B. COLLECTIONS OF INFORMATION EMPLOYING STATISTICAL METHODS



1. Provide a numerical estimate of the potential respondent universe and describe any sampling or other respondent selection method to be used. Data on the number of entities (e.g., households or persons) in the universe and the corresponding sample are to be provided in tabular format for the universe as a whole and for each strata. Indicate expected response rates. If this has been conducted previously include actual response rates achieved.


The following proposed changes in the methods for conducting the LPS are provided in response to OMB’s terms of clearance at the time of last approval in August of 2006. Specifically, we were requested to address the following:

  • The response rates obtained during the current approval

  • The utility of continuing to conduct the survey as a census rather than selecting a probability sample and

  • In consultation with the steering committee, VA shall assess the feasibility of incorporating a non-response bias analysis into the next version of the survey.


These queries will be addressed in turn and our proposed, revised methodology presented largely under the discussion of item 1.2 below.


1.1. In response to the first item, the response rates to the current LPS are not available at the time of submission of this request. The VA-wide automated trainee registration system that was mentioned in the prior submission and which was alluded to in OMB’s terms of clearance (i.e., “the new system for employees registration will provide significant benefits for surveying and tracking potential respondents”) is not available due to resource and technical limitations. Moreover, a truly functional registration system for trainees is unlikely to be available for the next two to three years.


1.2. Justification of continuing to conduct the LP survey as a census rather than a probability sample – and proposed changes in methods.


A one-month time-period, bounded census is being conducted instead of a sample until the new registration system is available. At present, using a sampling methodology is not possible. To reduce respondent burden, we intend to survey trainees at VA training medical facilities only during the month of March. A VA medical facility is classified as a training facility if it is classified by a VA 3-digit identifier code and has at least 20 paid residency slots as determined by OAA. This March census will capture an estimated 14% of all trainees (or about 13,000 trainees) who come through VA training facilities during the year. We believe this one-time assessment, assuming a response rate of about 70% or about 9,000 respondents, will enable us to evaluate VA performance at the facility and individual program levels while significantly minimizing respondent burden.



a. Overall design

The rationale for using a March census survey is that, until a trainee registration system is available, a sample is not possible.
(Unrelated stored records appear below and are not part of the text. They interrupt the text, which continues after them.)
## config.mk

```make
export PLATFORM = sky130hd
export DESIGN_NAME = fetch_prefetch_unit
export DESIGN_NICKNAME = d
export VERILOG_FILES = /design/src/rtl/fetch_pkg.sv /design/src/rtl/fetch_queue.sv /design/src/rtl/fetch_prefetch_unit.sv
export SDC_FILE = /design/constraint.sdc
export NUM_CORES = 1
export LEC_CHECK = 0
export CORE_MARGIN = 5
export CORE_UTILIZATION = 35
export DETAILED_ROUTE_END_ITERATION = 12
export HOLD_SLACK_MARGIN = 0.1
export PLACE_DENSITY_LB_ADDON = 0.2
export SKIP_CTS_REPAIR_TIMING = 1
export SLEW_MARGIN = 20
export SYNTH_ARGS = -nofsm -noshare
export SYNTH_HDL_FRONTEND = slang
export SYNTH_SLANG_ARGS = --single-unit
```

## constraint.sdc

```tcl
create_clock -name clk -period 4.6 [get_ports clk]
set_input_delay 1.15 -clock clk [delete_from_list [all_inputs] [get_ports clk]]
set_output_delay 1.15 -clock clk [all_outputs]
set_load 0.02 [all_outputs]
```

## src/rtl/fetch_pkg.sv

```systemverilog
`default_nettype none
// +----------------------------------------------------------------------------+
// | Package     : fetch_pkg                                                    |
// | Description : Shared defaults and the queue entry layout for the           |
// |               prefetching fetch unit.                                      |
// | Revision    : 1.0  initial release                                         |
// +----------------------------------------------------------------------------+
package fetch_pkg;

   localparam int         ADDR_W_DEF  = 16;
   localparam int         INSTR_W_DEF = 16;
   localparam int         INC_DEF     = 2;
   localparam logic [3:0] HALT_OP_DEF = 4'hF;

   // One decoded-ready fetch result at the default widths
   typedef struct packed {
      logic [INSTR_W_DEF-1:0] instr;
      logic [ADDR_W_DEF-1:0]  pc;
      logic [ADDR_W_DEF-1:0]  pc_plus;
   } fetch_entry_t;

endpackage
`default_nettype wire

```

## src/rtl/fetch_queue.sv

```systemverilog
`default_nettype none
// +----------------------------------------------------------------------------+
// | Module      : fetch_queue                                                  |
// | Description : Synchronous FIFO of fetch entries with flush and occupancy.  |
// |               Head is forced to zero while empty.                          |
// | Revision    : 1.0  initial release                                         |
// +----------------------------------------------------------------------------+
module fetch_queue
   import fetch_pkg::*;
#(
   parameter type T     = fetch_entry_t,
   parameter int  DEPTH = 4
) (
   input  logic                   clk,
   input  logic                   rst,
   input  logic                   flush,
   input  logic                   push,
   input  T                       push_data,
   input  logic                   pop,
   output logic                   valid,
   output T                       head,
   output logic [$clog2(DEPTH):0] count
);

   localparam int               PTR_W  = $clog2(DEPTH);
   localparam logic [PTR_W:0]   C_FULL = DEPTH[PTR_W:0];

   T                 r_mem [DEPTH];
   logic [PTR_W-1:0] r_rd_ptr;
   logic [PTR_W-1:0] r_wr_ptr;
   logic [PTR_W:0]   r_count;
   logic             w_push;
   logic             w_pop;

   // A pop frees a slot in the same cycle, so push+pop at full is allowed
   assign w_pop  = pop & (r_count != '0);
   assign w_push = push & ((r_count != C_FULL) | w_pop);

   // Entry storage; validity is tracked by the pointers, so no reset needed
   always_ff @(posedge clk) begin
      if (w_push) begin
         r_mem[r_wr_ptr] <= push_data;
      end
   end

   // Pointer and occupancy bookkeeping
   always_ff @(posedge clk) begin
      if (rst || flush) begin
         r_rd_ptr <= '0;
         r_wr_ptr <= '0;
         r_count  <= '0;
      end else begin
         if (w_push) begin
            r_wr_ptr <= r_wr_ptr + PTR_W'(1);
         end
         if (w_pop) begin
            r_rd_ptr <= r_rd_ptr + PTR_W'(1);
         end
         case ({w_push, w_pop})
            2'b10:   r_count <= r_count + (PTR_W+1)'(1);
            2'b01:   r_count <= r_count - (PTR_W+1)'(1);
            default: r_count <= r_count;
         endcase
      end
   end

   assign valid = (r_count != '0);
   assign head  = valid ? r_mem[r_rd_ptr] : T'('0);
   assign count = r_count;

endmodule
`default_nettype wire

```

## src/rtl/fetch_prefetch_unit.sv

```systemverilog
`default_nettype none
// +----------------------------------------------------------------------------+
// | Module      : fetch_prefetch_unit                                          |
// | Description : In-order instruction prefetcher. Issues memory reads under   |
// |               a credit limit, queues returned words, hands them to decode, |
// |               drops stale responses after a redirect and stops on HALT.    |
// |               Optional perf counters: define FETCH_PERF_CNT_EN.            |
// | Revision    : 1.0  initial release                                         |
// +----------------------------------------------------------------------------+
module fetch_prefetch_unit
   import fetch_pkg::*;
#(
   parameter int                ADDR_W   = ADDR_W_DEF,
   parameter int                INSTR_W  = INSTR_W_DEF,
   parameter int                DEPTH    = 4,
   parameter int                INC      = INC_DEF,
   parameter logic [ADDR_W-1:0] RESET_PC = '0,
   parameter logic [3:0]        HALT_OP  = HALT_OP_DEF
) (
   input  logic               clk,
   input  logic               rst,
   input  logic               redirect,
   input  logic [ADDR_W-1:0]  redirect_pc,
   output logic               imem_req,
   output logic [ADDR_W-1:0]  imem_addr,
   input  logic               imem_gnt,
   input  logic               imem_rvalid,
   input  logic [INSTR_W-1:0] imem_rdata,
   output logic               dec_valid,
   input  logic               dec_ready,
   output logic [INSTR_W-1:0] dec_instr,
   output logic [ADDR_W-1:0]  dec_pc,
   output logic [ADDR_W-1:0]  dec_pc_plus,
   output logic               halted
`ifdef FETCH_PERF_CNT_EN
   ,
   output logic [31:0]        perf_bubble,
   output logic [31:0]        perf_redirect
`endif
);

   localparam int                CNT_W   = $clog2(DEPTH) + 1;
   localparam logic [ADDR_W-1:0] C_INC   = ADDR_W'(INC);
   localparam logic [CNT_W:0]    C_DEPTH = (CNT_W+1)'(DEPTH);

   typedef struct packed {
      logic [INSTR_W-1:0] instr;
      logic [ADDR_W-1:0]  pc;
      logic [ADDR_W-1:0]  pc_plus;
   } entry_t;

   logic [ADDR_W-1:0] r_fetch_pc;
   logic [ADDR_W-1:0] r_ret_pc;
   logic [CNT_W-1:0]  r_inflight;
   logic [CNT_W-1:0]  r_drop_cnt;
   logic              r_halted;

   logic [ADDR_W-1:0] w_fetch_pc_inc;
   logic [ADDR_W-1:0] w_ret_pc_inc;
   logic [CNT_W-1:0]  w_inflight_nxt;
   logic [CNT_W-1:0]  w_q_count;
   logic              w_grant;
   logic              w_stale;
   logic              w_keep;
   logic              w_halt_word;
   entry_t            w_push_entry;
   entry_t            w_head;

   assign w_fetch_pc_inc = r_fetch_pc + C_INC;
   assign w_ret_pc_inc   = r_ret_pc + C_INC;

   // Queued plus outstanding words never exceed DEPTH, so every return has a slot
   assign imem_req  = !r_halted && !rst && !redirect &&
                      (({1'b0, w_q_count} + {1'b0, r_inflight}) < C_DEPTH);
   assign imem_addr = r_fetch_pc;
   assign w_grant   = imem_req & imem_gnt;

   // Stale returns are counted off first; while halted everything is discarded
   assign w_stale     = imem_rvalid & (r_drop_cnt != '0);
   assign w_keep      = imem_rvalid & ~w_stale & ~r_halted & ~redirect;
   assign w_halt_word = w_keep & (imem_rdata[INSTR_W-1 -: 4] == HALT_OP);

   assign w_inflight_nxt = r_inflight + CNT_W'(w_grant) - CNT_W'(imem_rvalid);

   assign w_push_entry = '{instr: imem_rdata, pc: r_ret_pc, pc_plus: w_ret_pc_inc};

   // Fetch/return PCs, credit, stale-drop and halt state
   always_ff @(posedge clk) begin
      if (rst) begin
         r_fetch_pc <= RESET_PC;
         r_ret_pc   <= RESET_PC;
         r_inflight <= '0;
         r_drop_cnt <= '0;
         r_halted   <= 1'b0;
      end else begin
         r_inflight <= w_inflight_nxt;
         if (redirect) begin
            // Everything still outstanding after this edge belongs to the old path
            r_fetch_pc <= redirect_pc;
            r_ret_pc   <= redirect_pc;
            r_drop_cnt <= w_inflight_nxt;
            r_halted   <= 1'b0;
         end else begin
            if (w_grant) begin
               r_fetch_pc <= w_fetch_pc_inc;
            end
            if (w_keep) begin
               r_ret_pc <= w_ret_pc_inc;
            end
            if (w_stale) begin
               r_drop_cnt <= r_drop_cnt - CNT_W'(1);
            end
            if (w_halt_word) begin
               r_halted <= 1'b1;
            end
         end
      end
   end

   fetch_queue #(
      .T     (entry_t),
      .DEPTH (DEPTH)
   ) u_queue (
      .clk       (clk),
      .rst       (rst),
      .flush     (redirect),
      .push      (w_keep),
      .push_data (w_push_entry),
      .pop       (dec_ready),
      .valid     (dec_valid),
      .head      (w_head),
      .count     (w_q_count)
   );

   assign dec_instr   = w_head.instr;
   assign dec_pc      = w_head.pc;
   assign dec_pc_plus = w_head.pc_plus;
   assign halted      = r_halted;

`ifdef FETCH_PERF_CNT_EN
   logic [31:0] r_perf_bubble;
   logic [31:0] r_perf_redirect;

   // Saturating bubble and redirect counters
   always_ff @(posedge clk) begin
      if (rst) begin
         r_perf_bubble   <= '0;
         r_perf_redirect <= '0;
      end else begin
         if (dec_ready && !dec_valid && !r_halted && (r_perf_bubble != '1)) begin
            r_perf_bubble <= r_perf_bubble + 32'd1;
         end
         if (redirect && (r_perf_redirect != '1)) begin
            r_perf_redirect <= r_perf_redirect + 32'd1;
         end
      end
   end

   assign perf_bubble   = r_perf_bubble;
   assign perf_redirect = r_perf_redirect;
`endif

`ifndef SYNTHESIS
   // A response with nothing outstanding is a memory protocol violation
   always_ff @(posedge clk) begin
      if (!rst && imem_rvalid) begin
         assert (r_inflight != '0);
      end
   end
`endif

endmodule
`default_nettype wire
```

### After elaboration in Yosys (flattened, before gate mapping)

Memories as Yosys holds them, arrays and structs flattened. A register that Yosys moved wholly into a read port is not among the register bits.
Cells that the tools add are included.

* flip-flop bits (word level): 46
* bits in writable memories: 192
* word-level logic and storage cells: 62
* memories: 1

* add/subtract/negate cells: 10
* magnitude comparators: 1
* eq/ne operators: 4
* multiplexer cells: 12
* bitwise logic cells: 12
* reductions and logical operators: 14

Memories
* u_queue.r_mem: words 4, width 48, read ports 1, clocked after Yosys merged registers in 1, wr ports 1, line fetch_queue.sv:28 `T r_mem [DEPTH];`

Operator list (number)
* 16-bit 2-to-1 mux: 4
* 48-bit 2-to-1 mux: 1
* 16-bit by 2-bit adder with 16-bit output (second input constant): 2
* 1-bit bitwise AND: 8
* 2-bit nonzero test: 4
* 3-bit 2-to-1 mux: 2
* 3-bit one-hot mux with 2 select lines: 1
* 3-bit nonzero test: 2
* 3-bit by 1-bit subtractor with 3-bit output (second input constant): 2
* 2-bit by 1-bit adder with 2-bit output (second input constant): 2
* 3-bit by 3-bit adder with 4-bit output: 1
* 4-bit equality test (second input constant): 1
* 4-bit by 3-bit less-than comparator with 1-bit output (second input constant): 1
* 2-bit 2-to-1 mux: 2
* 3-bit by 1-bit adder with 3-bit output: 1
* 3-bit by 1-bit adder with 3-bit output (second input constant): 1
* 1-bit logical AND: 3
* 1-bit zero test: 3
* 3-bit != test (second input constant): 1
* 1-bit NOT: 3
* 3-bit by 1-bit subtractor with 3-bit output: 1
* 2-bit by 1-bit equality test with 1-bit output (second input constant): 1
* 2-bit equality test (second input constant): 1
* 1-bit 2-to-1 mux: 2
* other kinds (3): 3

### Depth between registers and ports, before layout

* depth after elaboration: 9
* mapped depth: 14
* mapped depth without buffers: 11

### Cells and area by module

From an unflattened synthesis, not the netlist that was laid out.

* cells, all modules: 666
* area total of the unflattened synthesis: 10221.1 sq um

By module, submodules not included
* fetch_queue: times used 1, cells an instance 371, area an instance 7796.2 sq um, seq. area each 5945.7 sq um
* fetch_prefetch_unit: times used 1, cells an instance 295, area an instance 2424.8 sq um, seq. area each 780.7 sq um

### Worst setup path after synthesis

No wires, ideal clock.

* path kind: in2reg
* start point: input redirect
* end point: memory u_queue.r_mem[1][10] in the netlist's numbering, enable pin
* setup time: 0.409 ns
* arrival: 3.388 ns
* slack: 0.803 ns
* cell stages on the path: 4
* buffers on the path: 1
* cells stage by stage: clkbuf_1 > or4bb_1 > a31oi_1 > and2_1

* word-level cells in the longest chain between the ends: 5

Ends and longest elaborated chain
* start: declaration: line fetch_prefetch_unit.sv:22 `input logic redirect,`
* 1-bit NOT: line fetch_prefetch_unit.sv:80 `assign w_keep = imem_rvalid & ~w_stale & ~r_halted & ~redirect;`
* 1-bit bitwise AND: line fetch_prefetch_unit.sv:80
* 1-bit bitwise AND: line fetch_queue.sv:37 `assign w_push = push & ((r_count != C_FULL) | w_pop);`
* 1-bit 2-to-1 mux: line fetch_queue.sv:41 `if (w_push) begin`
* 1-bit 2-to-1 mux (not written as such): line fetch_queue.sv:42 `r_mem[r_wr_ptr] <= push_data;`
* end: declaration: line fetch_queue.sv:28

No other way between the ends.

==> impl_metrics.toml <==
[clocking]
worstSkewPairLatency_ns = 0.52
clockBufferDepth = 3
clk_pin_slew_worst_paths_ns = 0.06
cts.htree.levels = 1
cts_sinks = 236
cts_root_buffer = "clkbuf_16"
cts_made_buffers = 25
cts_tree = "yes"

[placement]
globalplace.congestion = 0.783
io_buffer_count = 104
hpwl_mm = 13.9

[pwr]
p_leak_uw = 0.00394
power_density_nw_per_um2 = 412
vdd_drop_max_mv = 0.234

[global_routing]
antenna_found_initial = 0
grt_pass1_wl_mm = 35.2
grt_pass1_vias = 6303
track_usage = 0.141
grt_max_degree = 50
grt-ovfl-total = 0

[drt]
drc = 0
dr.pass1.iters = 4
final_antenna_net_count = 0
postRouteWirelength_mm = 22.1
vias_per_cell = 5.11
drt_iter0_drc = 329
wl_per_cell_um = 19.1
routed-via-count = 5882

[sta]
setup_tns_ns = 0
slew_headroom = 0.504
rsz0062_at_grt = "no"
min_period_ns = 4.02
final_max_slew_viol_count = 0
tightest_slew_ns = 0.744
max_freq_mhz = 249
finalSetupViolations = 0
fin_worst_skew_ns = 0.0113
fin_crit_sh = 0.875
whs_ns = 0.474
hold_viol = 0

[worst_setup_path]
cp_data_required_time_ns = 3.45
endpoint_kind = "output port"
timing.rr.start = "u_queue.count[2]"
reg2reg_depth = 11
cp_slowest_stage_delay_ns = 0.75
crit_path_max_fanout = 29
startpoint_type = "flip-flop"
cp.arrival_ns = 2.87
slowest_stage = "dfxtp_4"
path_class = "flip-flop to output port"
timing.critical_path.cells = "buf_4 > mux4_2 > and2_1 > clkdlybuf4s50_1"

[synth]
syn-num-nets = 699
ys.flop_type = "edfxtp_1"
ys_seq_area_frac = 0.664
synth.distinct_cells = 58
netlist_area_um2 = 9950
synth_common_cells = "188 x edfxtp_1, 52 x and2_1, 48 x dfxtp_1"
synth_edf_count = 188
syn_inst = 647
synth-simple-area-share = 0.107
synthMuxAreaShare = 0.112
synth_area_leaders = "edfxtp_1 57%, mux4_2 11%, dfxtp_1 9.7%"
synth_top_family_by_area = "multiplexers"
synth_compound_area_frac = 0.0513
synth_most_common_cell = "edfxtp_1"
synth.avg_cell_area_um2 = 15.4
yosysTopAreaCellShare = 0.567
synth-warning-count = 0
synthAdderAreaFrac = 0.0191
synthArstFlopShare = 0
synth-xor-area-share = 0.0229
synth_top_area_cell = "edfxtp_1"
ys_ff_latch = 236

[worst_hold_path]
hold_path.startpoint = "imem_addr[0]"
min_delay_path_depth = 2
hold_path.class = "flip-flop to flip-flop"

[die]
rows = 61
io_pins = 105
die_area_um2 = 31900
die_h_um = 179
die_w_um = 179
start_util = 0.356
core-area_um2 = 27900

[final_layout]
syn2layout_area_growth_pct = 22.9
insertedDiodeCount = 0
nets = 807
num-fill-cells = 2526
drive_above_1_share = 0.140

[flow_run]
max_cap_viol_count = 0

[status]
status = "finished clean"
-- kinds of logic (layout without fill, tap and decap cells) --
kind of cell    Yosys count  in the layout
simple gates            187            187
compound gates           74             74
flops                   236            236
mux                      52             52
fa+ha+maj                14             14
buf+inv                  58            185
xor+xnor                 26             26
-- placed cells by master (no fill, tap or decap), drive strengths merged, types with 3 or more instances in the layout --
master	netlist	layout
a21oi	19	19
o21bai	5	5
nand3	13	13
and3	6	6
o311ai	5	5
o21ai	4	4
dfxtp	48	48
and4	6	6
buf	15	13
nand3b	3	3
ha	12	12
nand2	33	33
nor3	11	11
a211oi	3	3
mux2i	3	3
o22ai	3	3
nor2b	4	4
a311oi	3	3
clkdlybuf4s50	0	104
mux4	47	47
o31a	6	6
and2	52	52
nand4	7	7
clkinv	1	12
nor2	23	23
a21boi	3	3
inv	21	22
o31ai	3	3
xnor2	16	16
a31oi	10	10
edfxtp	188	188
clkbuf	21	33
xor2	10	10
or2	3	3
nand2b	4	4
nor4	7	7
or4	9	9
-- stage by stage --
step / util / setup slack, ns / cells / instance area (um2) / power (uW)
5_1_grt: 0.438 / 0.360 / 1152 / 12200 / 5270
2_1_floorplan: - / 0.803 / 647 / 9950 / 2940
3_3_place_gp: 0.411 / 0.576 / 1106 / 11500 / 3200
4_1_cts: 0.438 / 0.470 / 1152 / 12200 / 5120
6_report: 0.438 / 0.577 / 1152 / 12200 / 5040
3_5_place_dp: 0.411 / 0.503 / 1106 / 11500 / 3230
-- critical path, delay by kind of cell (launching register included) --
family / cells / cell delay, ns
simple gates: 1 / 0.19
mux: 1 / 0.53
buf+inv: 2 / 0.87
flops: 1 / 0.75
-- state kept, by name, indices dropped and copies added (netlist names), 2 cells and up, named ones only --
name              cells
imem_addr            16
r_ret_pc             16
u_queue.r_rd_ptr      2
u_queue.r_mem       188
r_inflight            3
u_queue.r_wr_ptr      2
u_queue.count         3
r_drop_cnt            3
-- layout make-up --
cell class / instances / area [um2] / area share
clock inverters: 13 / 85.1 / 0.00696
repair buffers: 117 / 1200 / 0.0982
flip-flops and latches: 236 / 6610 / 0.540
inverters: 22 / 82.6 / 0.00675
multi-input cells: 353 / 3100 / 0.254
well taps: 378 / 473 / 0.0387
clock buffers: 33 / 676 / 0.0552
-- power breakdown --
part,internal [uW],switching [uW]
Sequential,2420,75.6
Clock,1080,783
Combinational,321,362
-- per-layer routing --
metal,track usage,vias up,share of wire
li1,-,2712,-
met1,0.195,2931,0.44
met2,0.226,203,0.47
met3,0.0324,36,0.074
met4,0.0336,0,0.021
met5,0,-,0
-- final timing paths --
path	slack, ns	end
min	0.47	imem_addr[0]
min reg2reg	0.47	imem_addr[0]
max reg2reg	1.58	r_drop_cnt[2]
max	0.58	dec_pc_plus[2]
No activity file was read; power rests on OpenSTA's default activity.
Further sampling within the population of trainees at VA medical facilities during the month-long March census survey would result in an insufficient number of responses at any one VA facility to provide granular information upon which to base quality improvement efforts. Thus, VA proposes to continue to conduct a March census of all eligible trainees receiving medical training at VA facilities during a one month time period – i.e., March, which is chosen so as to avoid the beginning of the year stressors and end of year fatigue. At the facility level, this approach addresses concerns that: (1) only a small number of trainees may be enrolled at each VA program level; (2) every VA medical center and program must be evaluated as part of their performance assessment; and (3) trainees are offered an opportunity to provide feedback to faculty preceptors, mentors, and supervising attending physicians. Furthermore, sampling within each program would pose risks to the confidential format that is essential to getting accurate and unbiased responses from trainees.


b. Scope

The LPS survey is designed to provide information at the program level for each of the VA’s teaching facilities with 20 or more trainees, totaling about 110 facilities. The information collected focuses on assessing the current learning environment and providing details on how the facility may improve. The survey results provide (A) a facility wide summary score on a 100 point scale; (B) specific domain scores that describe aspects of the learning environment; (C) breaks down each domain score into specific elements that provide details on where the facility failed and succeeded in producing a high-quality learning environment for the trainee. The use of specified elements are in lieu of open-ended questions which we have found are: (i) unreliable, (ii) difficult to analyze with current resources in the absence of unstructured text analyses technology; (iii) often remain unanswered, and (iv) do not lend themselves to computing scores that permit comparisons across facilities and over time.


c. Content

Two different LP surveys are provided, one for physician residents and one for associated health trainees. Both surveys include questions identifying the respondent’s host VA medical facility, program status, level of training, and gender. All respondents are asked to summarize their learning experience at the VA medical facility on a 100-point scale.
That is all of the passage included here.